Lifestyle

Athletics and Genetics

In 2011, an impressive array of scientists and PhDs from around the world published their findings on the relationship of genetics to human performance. Their conclusion? If you want your kids to be great athletes, you’d better marry a great athlete.

We would like to think that hard work and the right coach can compensate for a lack of natural ability, but in terms of physical capacity, the deck is stacked. In fact, genetics are the number one determinant in sports ability. Researchers speculate that genetic factors determine 20% to 80% of the traits relevant to athletic performance. Oxygen uptake, cardiac capacity and the proportion of fast and slow fibers in skeletal muscle are all determined by DNA. Some people can just train longer, run faster and don’t break as easily as the rest of us. Genes even account for interest in training. In other words, your willingness to practice in sports may be genetically proportional to your innate ability for sports. Since experts agree that targeted early training makes all the difference, this is a deal breaker.
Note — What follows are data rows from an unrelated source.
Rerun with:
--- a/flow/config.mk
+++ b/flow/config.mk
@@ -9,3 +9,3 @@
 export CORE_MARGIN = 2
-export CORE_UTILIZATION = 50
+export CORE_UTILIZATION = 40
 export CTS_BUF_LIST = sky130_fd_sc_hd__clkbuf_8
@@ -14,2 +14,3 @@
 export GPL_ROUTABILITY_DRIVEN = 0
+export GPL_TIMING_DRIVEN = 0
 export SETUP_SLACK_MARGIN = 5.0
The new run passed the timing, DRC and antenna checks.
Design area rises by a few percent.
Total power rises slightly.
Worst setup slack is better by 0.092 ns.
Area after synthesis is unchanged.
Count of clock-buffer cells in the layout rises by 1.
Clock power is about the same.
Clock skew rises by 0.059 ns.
Source: an optimization exercise on an open RTL-to-GDS flow (aim: small area). Production flows keep margins and buffers that such runs may drop. Function was checked by simulation only, so behaviour that the tests miss may differ from the original. Power and IR drop assume default switching activity.

## job 101
Design mac_ram_output, start of the top module:
module mac_ram_output #(
  parameter int unsigned IN_W  = 8,
  parameter int unsigned ACC_W = 19,
  parameter int unsigned DEPTH = 64,
  parameter int unsigned AW    = 6
) (
  input  logic                    clk,
  input  logic                    reset,
  input  logic signed [IN_W-1:0]  inA,
  input  logic signed [IN_W-1:0]  inB,
  input  logic                    clr,
  output logic signed [ACC_W-1:0] out,
  input  logic signed [ACC_W-1:0] wr_data,
  input  logic                    write_enable,
  input  logic [AW-1:0]           rd_addr,
  output logic signed [ACC_W-1:0] rd_data,
  output logic [AW:0]             wr_count,
  output logic                    full
);
Size: roughly 3,600 cells after synthesis, roughly 44,000 µm² of cells after synthesis.
export LEC_CHECK = 0
export CAP_MARGIN = 10
export CORE_MARGIN = 2
export CORE_UTILIZATION = 75
export CTS_CLUSTER_DIAMETER = 100
export CTS_CLUSTER_SIZE = 30
export GPL_TIMING_DRIVEN = 0
export PLACE_DENSITY = 0.85
export SETUP_SLACK_MARGIN = 0.3
export SLEW_MARGIN = 10
export SYNTH_HIERARCHICAL = 1
export SYNTH_MINIMUM_KEEP_SIZE = 0
create_clock -name core_clock -period 7.0 [get_ports {clk}]
standard.sh (not shown) runs the stock make flow with config.mk's settings and CLKGATE_MAP_FILE= SYNTH_SCRIPT=/design/flow/synth_recipe.tcl, a recipe that flattens the netlist after the stock synthesis.
==> flow/flow/run.sh <==
#!/bin/bash
# The standard layout (standard.sh, unchanged synthesis), except that the
# port buffers are buf_1 cells instead of the default delay-buffer choice, and
# the buffers ABC inserted are removed at floorplan (the resizer re-buffers).
export BUFFER_PORTS_ARGS="-buffer_cell sky130_fd_sc_hd__buf_1"
export REMOVE_ABC_BUFFERS=1
bash standard.sh > standard.log 2>&1
Job 101 ran in full, but the layout does not pass; the checks complain about setup timing.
If you have natural ability but don’t do anything with it except watch football, by the time you are old enough to vote, you’re already over the hill.

But is athletic ability everything? No — the benefits of sports go beyond winning or losing. Sports keep kids out of trouble. A kid who has someplace to go and has something to do is far less likely to be hanging out on the street looking for distractions. When kids are taught the basic skills of sports, they pick up other important lessons as well. They learn discipline, teamwork and self-respect. They are supervised by coaches. The more unsupervised free time a teen has, the more likely he or she is to embark on activities of juvenile delinquency. The structure and social interaction that take place in sports are good practice for skills that will be needed through life. Athletes are also less likely to smoke or engage in recreational drugs.

So do elite performers lead charmed lives? Are they immune from the woes that we lowly mortals face? Surprisingly, in some ways, they are even more vulnerable than the rest of us.

Those with above average athletic ability are more prone to substance abuse, eating disorders and suicide than the rest of us couch potatoes.The highest incidence of anorexia, worldwide, is among elite athletes in judged competitions. Female athletes in aesthetic sports (eg, gymnastics, ballet, figure skating) were found to be at most risk; a full 20% of them suffered from eating disorders, compared to an estimated 0.5 to 3.7% of women in the general population.

It seems that the expectation of perfection and achievement can generate considerable anxiety in those who are placed upon those pedestals, which brings us to another type of drug dependence: steroid abuse.

When Lance Armstrong was stripped of seven Tour de France titles and banned from racing for life, the eyes of the world became focused on substance abuse in athletics. Unfortunately, this was scarcely the first time that a top athlete was found guilty of drug enhancement to achieve success in sports. The list is in the hundreds, and it is really not surprising. Nearly the entire Russian team was banned from this year’s Olympics for doping. When the fans, the backers and the sponsors are riding on your every move, the pressure is not just for personal glory. It’s your freakin’ JOB to win.

Ironically, the risk of substance abuse is even greater after athletes pass their peak and retire from the pressure of competition. Why? Apparently, intense exercise is as addictive as heroin. This puts inactive top-level athletes in a state similar to withdrawal and at risk for depression. A Melbourne study concluded that one-third of elite athletes have unhealthy training fixations. Retired athletes, metaphorically speaking, can be like crackheads cut off from their crystal. The biological mechanisms of exercise dependence fully mimic those involved in drug addiction.

How will the gift of above innate athletic ability develop as a child grows? To be honest, it’s a crap shoot. There are many other aspects of personality, opportunity, financial means and personal support that can affect the outcome. As with most other aspects of humans, above average sports ability can be a double-edged sword. How the holder wields it is going to depend on more than innate talent.

Those who are gifted would do well to use those gifts wisely.